Wednesday, June 21, 2017
Strange how you think you've overcome issues just to have an unexpected incident send you right back to the dark place.
I've basically cut the person out of my life. They did eventually admit that they were wrong to hit me, saying that they "feel bad" about it without any kind of apology.
That's really all I need to know about them - they don't take responsibility for their actions. And for too long after the incident - I wasn't taking responsibility for myself. That's what I've been working on since the last blog.
I've spent time doing some work to address my feelings and it is helping. I've stopped watching the news because that just takes me to a bad place. I spent time looking for the things that bring me some joy - walking the dogs, yoga, one of my volunteer jobs, and working in the yard.
I bought some seeds and seedlings and I've been nurturing those, now I enjoy my flowers and herbs. Something about seeing the plants as I look out the back door just makes me happy to see how they've grown.
The yoga has been great for helping decrease my stress level and loosen my tight, aching joints. I chose to eliminate two of the volunteer jobs because I realized they brought more stress into my life. The volunteer job that means something to me is a weekly reprieve from my everyday life and I have a sense of peace when I finish my shift.

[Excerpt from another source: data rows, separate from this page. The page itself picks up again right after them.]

## src/rtl/nrisc_pkg.sv

```systemverilog
// Shared definitions for the nRisc 8-bit processor: opcodes, sequencer
// state encoding and ULA operation width.
package nrisc_pkg;

    localparam int ULA_OP_W = 3;

    localparam logic [2:0] OP_ADDI  = 3'b000;
    localparam logic [2:0] OP_LW    = 3'b001;
    localparam logic [2:0] OP_SW    = 3'b010;
    localparam logic [2:0] OP_ADD   = 3'b011;
    localparam logic [2:0] OP_SUBI  = 3'b100;
    localparam logic [2:0] OP_JMP   = 3'b101;
    localparam logic [2:0] OP_BEQ   = 3'b110;
    localparam logic [2:0] OP_HALT  = 3'b111;

    typedef enum logic [2:0] {
        ST_IDLE   = 3'd0,
        ST_FETCH  = 3'd1,
        ST_DECODE = 3'd2,
        ST_EXEC   = 3'd3,
        ST_MEM    = 3'd4,
        ST_WB     = 3'd5,
        ST_HALT   = 3'd6
    } estado_t;

endpackage

```

## src/rtl/controle_multiciclo.sv

```systemverilog
// Multicycle control sequencer for nRisc: steps the shared datapath through
// fetch/decode/exec/mem/writeback and counts retired instructions.
module controle_multiciclo
    import nrisc_pkg::*;
#(
    parameter int CONT_W = 16
) (
    input  logic                clock,
    input  logic                reset_n,
    input  logic                start,
    input  logic [2:0]          Opcode,
    input  logic                zero,
    input  logic                mem_ready,
    output logic                ir_write,
    output logic                pc_write,
    output logic                pc_src,
    output logic                mem_read,
    output logic                mem_write,
    output logic                reg_write,
    output logic                reg_src,
    output logic                ula_src,
    output logic [ULA_OP_W-1:0] ula_op,
    output logic                halted,
    output logic [2:0]          estado,
    output logic [CONT_W-1:0]   instr_count
);

    estado_t state, next_state;
    logic    retire;

    always_ff @(posedge clock) begin
        if (!reset_n) begin
            state       <= ST_IDLE;
            instr_count <= '0;
        end else begin
            state <= next_state;
            if (retire) instr_count <= instr_count + 1'b1;
        end
    end

    assign estado = state;

    // Memory handshake: a request (mem_read/mem_write) is held steady from the
    // first cycle of FETCH/MEM; the access completes on the cycle mem_ready is
    // high. mem_ready is not looked at in any other state.
    always_comb begin
        next_state = state;
        retire     = 1'b0;
        ir_write   = 1'b0;
        pc_write   = 1'b0;
        pc_src     = 1'b0;
        mem_read   = 1'b0;
        mem_write  = 1'b0;
        reg_write  = 1'b0;
        reg_src    = 1'b0;
        ula_src    = 1'b0;
        ula_op     = '0;
        halted     = 1'b0;
        unique case (state)
            ST_IDLE: begin
                if (start) next_state = ST_FETCH;
            end
            ST_FETCH: begin
                mem_read = 1'b1;
                if (mem_ready) begin
                    ir_write   = 1'b1;
                    pc_write   = 1'b1;
                    next_state = ST_DECODE;
                end
            end
            ST_DECODE: begin
                if (Opcode == OP_HALT) begin
                    retire     = 1'b1;
                    next_state = ST_HALT;
                end else begin
                    next_state = ST_EXEC;
                end
            end
            ST_EXEC: begin
                ula_op = Opcode;
                case (Opcode)
                    OP_LW, OP_SW: next_state = ST_MEM;
                    OP_JMP: begin
                        pc_write   = 1'b1;
                        pc_src     = 1'b1;
                        retire     = 1'b1;
                        next_state = ST_FETCH;
                    end
                    OP_BEQ: begin
                        pc_write   = zero;
                        pc_src     = 1'b1;
                        retire     = 1'b1;
                        next_state = ST_FETCH;
                    end
                    default: begin
                        // ALU class: only the register-register form uses rs2
                        ula_src    = (Opcode != OP_ADD);
                        next_state = ST_WB;
                    end
                endcase
            end
            ST_MEM: begin
                ula_op = Opcode;
                if (Opcode == OP_SW) mem_write = 1'b1;
                else                 mem_read  = 1'b1;
                if (mem_ready) begin
                    if (Opcode == OP_SW) begin
                        retire     = 1'b1;
                        next_state = ST_FETCH;
                    end else begin
                        next_state = ST_WB;
                    end
                end
            end
            ST_WB: begin
                reg_write  = 1'b1;
                reg_src    = (Opcode == OP_LW);
                retire     = 1'b1;
                next_state = ST_FETCH;
            end
            ST_HALT: begin
                halted = 1'b1;
            end
            default: next_state = ST_IDLE;
        endcase
    end

endmodule

```

## config.mk

```make
export PLATFORM = sky130hd
export DESIGN_NAME = controle_multiciclo
export DESIGN_NICKNAME = d
export VERILOG_FILES = /design/src/rtl/nrisc_pkg.sv /design/src/rtl/controle_multiciclo.sv
export SDC_FILE = /design/constraint.sdc
export NUM_CORES = 1
export LEC_CHECK = 0
export CAP_MARGIN = 20
export CELL_PAD_IN_SITES_DETAIL_PLACEMENT = 2
export CELL_PAD_IN_SITES_GLOBAL_PLACEMENT = 2
export CORE_MARGIN = 2
export CORE_UTILIZATION = 26
export DETAILED_ROUTE_END_ITERATION = 8
export PLACE_DENSITY_LB_ADDON = 0.08
export SYNTH_ARGS = -nofsm -noshare
export SYNTH_HDL_FRONTEND = slang
export SYNTH_SLANG_ARGS = --single-unit
```

## constraint.sdc

```tcl
create_clock -name clock -period 2.23 [get_ports clock]
set_input_delay 0.223 -clock clock [delete_from_list [all_inputs] [get_ports clock]]
set_output_delay 0.223 -clock clock [all_outputs]
set_load 0.005 [all_outputs]
```

## Word level (Yosys, flattened, before mapping)

Index checks and enable logic that the tools add are counted.

| storage, ports and cells | value |
|---|---|
| register bits | 19 |
| bits in latches | 0 |
| RAM bits | 0 |
| memory bits (read-only) | 0 |
| input bits | 8 |
| output and inout bits | 31 |
| word-level logic and storage cells | 51 |
| memories kept | 0 |

| operators by class | value |
|---|---|
| add/sub/neg operators | 1 |
| multiply operators | 0 |
| divide/modulo/power cells | 0 |
| magnitude comparators | 0 |
| equal/unequal tests | 15 |
| shifts and indexed selects | 0 |
| muxes and demuxes | 26 |
| bitwise operators | 1 |
| reductions and logical operators | 6 |

Operators by type and width:

| kind | count |
|---|---|
| $pmux 3 s7 | 1 |
| $eq 3x3->1 const B | 6 |
| $mux 3 | 6 |
| $add 16x1->16 const B | 1 |
| $mux 1 | 14 |
| $eq 3x2->1 const B | 3 |
| $eq 3x1->1 const B | 2 |
| $ne 2x2->1 const B | 3 |
| $pmux 1 s2 | 3 |
| $pmux 3 s2 | 1 |
| $reduce_or 2->1 | 3 |
| $pmux 1 s4 | 1 |
| $reduce_and 4->1 | 1 |
| $reduce_or 4->1 | 1 |
| $logic_not 3->1 | 1 |
| $ne 3x2->1 const B | 1 |
| $not 1->1 | 1 |

## Longest topological paths before layout

| depth | value |
|---|---|
| depth in word-level cells | 4 |
| depth in mapped cells | 7 |
| depth with buffers taken out | 7 |

## Worst setup path before layout

OpenSTA, ideal clock, no wires.

| timing path | value |
|---|---|
| kind | register to register |
| start point | register state[1] (netlist: estado[1]) |
| end point | register instr_count[13] |
| setup time | 0.115 ns |
| arrival | 1.525 ns |
| required time | 2.115 ns |
| setup slack | 0.590 ns |
| cell stages (with the launch flop) | 7 |
| path buffers | 1 |
| clock period less this slack | 1.640 ns |
| path through | dfxtp_1 buf_4 nand3b_4 o22ai_4 o21ai_2 o31a_1 o21a_1 |

| between the ends | value |
|---|---|
| cells in the longest elaborated chain, start to end | 2 |
| elaborated cells between the ends (all ways) | 5 |
| classes of those cells | eq/ne: 4; mux: 1 |

Ends and longest elaborated chain:

| item | line | RTL |
|---|---|---|
| start: declaration | controle_multiciclo.sv:28 | `estado_t state, next_state;` |
| start signal: assignment | controle_multiciclo.sv:36 | `state <= next_state;` |
| $eq 3x3->1 / $eq 3x2->1 (equally long branches) | controle_multiciclo.sv:59 | `unique case (state)` |
| $pmux 1 s4 * | controle_multiciclo.sv:59 |  |
| end signal: assignment | controle_multiciclo.sv:37 | `if (retire) instr_count <= instr_count + 1'b1;` |
| end: declaration | controle_multiciclo.sv:25 | `output logic [CONT_W-1:0] instr_count` |

Mark *: on every way between the ends. The rest lies on a longest branch, timed or not.
A chain may end at the register's enable or synchronous reset.

## Worst setup path in the final report

| timing path | value |
|---|---|
| start point | register state[2] (netlist: estado[2]) |
| end point | output port reg_src |

| between the ends | value |
|---|---|
| cells in the longest elaborated chain, start to end | 2 |

Ends and longest elaborated chain:

| item | line | RTL |
|---|---|---|
| $eq 3x3->1 | controle_multiciclo.sv:59 |  |
| $mux 1 | controle_multiciclo.sv:59 |  |
| end: declaration | controle_multiciclo.sv:20 | `output logic reg_src,` |

Every way passes these cells.

==> impl_metrics.toml <==
[run_status]
status = "finished clean"

[detailed_routing]
ant_nets = 0
wl_per_cell_microns = 16.7
totalWireLength_microns = 4250
firstDrtPassIters = 4
vias = 1340
drtIter0Drc = 48
viasPerCell = 5.25
drc = 0

[floorplan]
die_area_sq_um = 5310
fp.dieH_microns = 72.9
core-area_sq_um = 4660
row_count = 25
io-pin-count = 39
start_util_pct = 26.5
die_x_microns = 72.9

[power]
power_uw = 856
power_leakage_nw = 0.664
power_density_nw_per_um2 = 480
max-vdd-ir-drop_mv = 0.209

[timing]
worst_slew_pin_slew_ns = 0.396
maxSlewHeadroom_pct = 73.3
hold_ws_ns = 0.532
setup_tns_ns = 0
hold_viol_final = 0
fin_skew_ns = 0.00184
rsz0062_at_grt = "no"
fin_crit_ns = 2.12
worst_slack_ns = 0.115
clock.fmax_ghz = 0.473
fin_crit_sh_pct = 94.9
slew_violations = 0
setup_viol = 0

[clock_network]
root_buffer = "clkbuf_8"
cts_num_sinks = 19
htree_levels = 1
cts_tree = "yes"
cts_setup_buffers = 0
hold_buffers = 0
clockBufferDepth = 2
clkTransAtPathRegs_ns = 0.07
clock_latency_ns = 0.26
numCtsBuffers = 3

[critical_path]
worstSetupEndpointType = "output port"
path_max_fanout = 14
cp_data_required_time_ns = 2.01
crit_type = "register to output port"
start_kind = "register"
cp.arrival_ns = 1.89

[layout]
areaGrowthSynthToFinish_pct = 44.6
fin_nets = 215
nFillCells = 519
utilization_pct = 38.3
layout-drive-gt1-share_pct = 12.4
stdcell_count = 255
design_area_sq_um = 1780
diodes = 0

[synth]
synth_cell_types = 39
syn_inst = 152
synthesis.area_sq_um = 1230
synth_seq_area_share_pct = 30.8
synth_fp_nets = 165
ys_warn_count = 0
syn_avg_cell_area_sq_um = 8.12
synth_seq_cells = 19

[grt]
grt_usage_pct = 17.5
antenna_found_initial = 0
grt_pass1_vias = 1471
grt_start_max_net_pins = 15
grt_pass1_wl_microns = 7330
overflow = 0

[place]
dp.cells = 251
gp_congestion = 0.757
placed_area_sq_um = 1740
portBuffers = 38
dp_hpwl_microns = 3340
dp_slack_ns = -0.129

[worst_hold_path]
hp-class = "register to register"

[run]
cap_viol_max_count = 0
per-layer routing:
layer | wire length (microns) | global-route usage (%)
met5 | 0 | 0
met1 | 1900 | 21.4
met2 | 2190 | 32.2
met4 | 49 | 4.94
met3 | 110 | 1.80
power by group:
| group | total, mW | internal (mW) | switching [mW] |
|---|---|---|---|
| sequential | 0.379 | 0.351 | 0.0278 |
| clock | 0.244 | 0.127 | 0.117 |
| combinational | 0.232 | 0.117 | 0.116 |
| total | 0.856 | 0.595 | 0.260 |
cells in the mapped netlist:
cell type,instances,share of area (%)
a21oi_1,11,4.5
a21oi_4,1,1.3
a2bb2oi_1,2,1.4
a41oi_1,1,0.71
and2_1,1,0.51
and3_1,3,1.5
and4_1,2,1.4
buf_4,2,1.2
buf_6,1,0.91
clkbuf_1,2,0.61
dfxtp_1,19,31
ha_1,5,5.1
inv_1,8,2.4
mux2i_1,1,0.81
nand2_1,9,2.7
nand2b_1,5,2.5
nand3_1,5,2.0
nand3b_1,2,1.2
nand3b_4,1,1.6
nand4_1,3,1.5
nor2_1,19,5.8
nor2b_1,2,1.0
nor3_1,3,1.2
nor4_1,1,0.51
nor4b_1,1,0.71
o2111ai_1,4,2.8
o211ai_1,4,2.4
o21a_1,3,1.8
o21ai_0,9,3.7
o21ai_2,3,2.1
o21bai_1,2,1.2
o22ai_4,1,1.6
o31a_1,1,0.71
or2_2,1,0.51
or2b_1,1,0.61
or3_1,4,2.0
or4_1,1,0.61
xnor2_1,1,0.71
xor2_1,7,5.0
path summary, 6_finish.rpt:
| kind | depth (start not counted) | slack, ns | from | to |
|---|---|---|---|---|
| setup / recovery | 4 | 0.11 | estado[2]$_SDFFE_PN0P_ | reg_src |
| hold / removal | 2 | 0.53 | instr_count[6]$_SDFFE_PN0P_ | instr_count[6]$_SDFFE_PN0P_ |
| setup reg to reg | 6 | 0.31 | estado[1]$_SDFFE_PN0P_ | instr_count[7]$_SDFFE_PN0P_ |
| hold reg to reg | 2 | 0.53 | instr_count[6]$_SDFFE_PN0P_ | instr_count[6]$_SDFFE_PN0P_ |
state kept, by name, indices dropped and copies added (netlist names):
name	cells
instr_count	16
estado	3
repair_timing:
action	4_1_cts	5_1_grt
setup endpoints to repair	5	6
resized for setup	4	1
cloned	0	0
cell families after synthesis:
logic type / count (synthesis) / synth area share (%)
adder cells (fa/ha/maj): 5 / 5.07
AND/OR/NAND/NOR: 64 / 28.1
XOR/XNOR: 8 / 5.68
flip-flops: 19 / 30.8
buffers and inverters: 13 / 5.17
multiplexers: 1 / 0.811
AO/OA/AOI/OAI: 42 / 24.3
worst max-delay path: stages, from the launching register on:
cell and delay, ns:
dfxtp_2 0.48, or2b_1 0.33, nor2_1 0.16, and3_1 0.17, clkdlybuf4s50_1 0.49
layout make-up:
type	count	area (sq um)	share of cell area, %
Clock buffer	4	45.0	2.52
Inverter	8	30.0	1.68
Multi-Input combinational cell	120	790	44.2
Sequential cell	19	384	21.5
Tap cell	54	67.6	3.79
Timing Repair Buffer	50	468	26.2
cells in the final DEF (no fill, tap or decap), types with 3 or more instances in the layout:
master	n
clkdlybuf4s50_1	36
nor2_1	19
dfxtp_1	16
buf_4	12
a21oi_1	11
o21ai_0	9
nand2_1	9
inv_1	8
xor2_1	7
nand2b_1	5
nand3_1	5
ha_1	5
or3_1	4
o211ai_1	4
o2111ai_1	4
and3_1	3
nor3_1	3
o21ai_2	3
nand4_1	3
o21a_1	3
clkbuf_8	3
dfxtp_2	3
Power figures use the tool's default switching activity.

I'm in a much better place than I was a month ago. Now I'm ready to address the real truth about why I'm still not at my healthy place; emotionally and physically. I signed up for "The Big Fat 30 Day Challenge" on Zliving.com based on the show "The Big Fat Truth".
I'm realizing that as I go through life I am constantly changing in response to the changes in the world. As I'm changing I need to keep looking for my truth in those situations.
My biggest "Fat Truth" is that I let the words/judgments of others derail me and change the way I look at myself. I want to get back to my feeling of being athletic and strong.
Here I go...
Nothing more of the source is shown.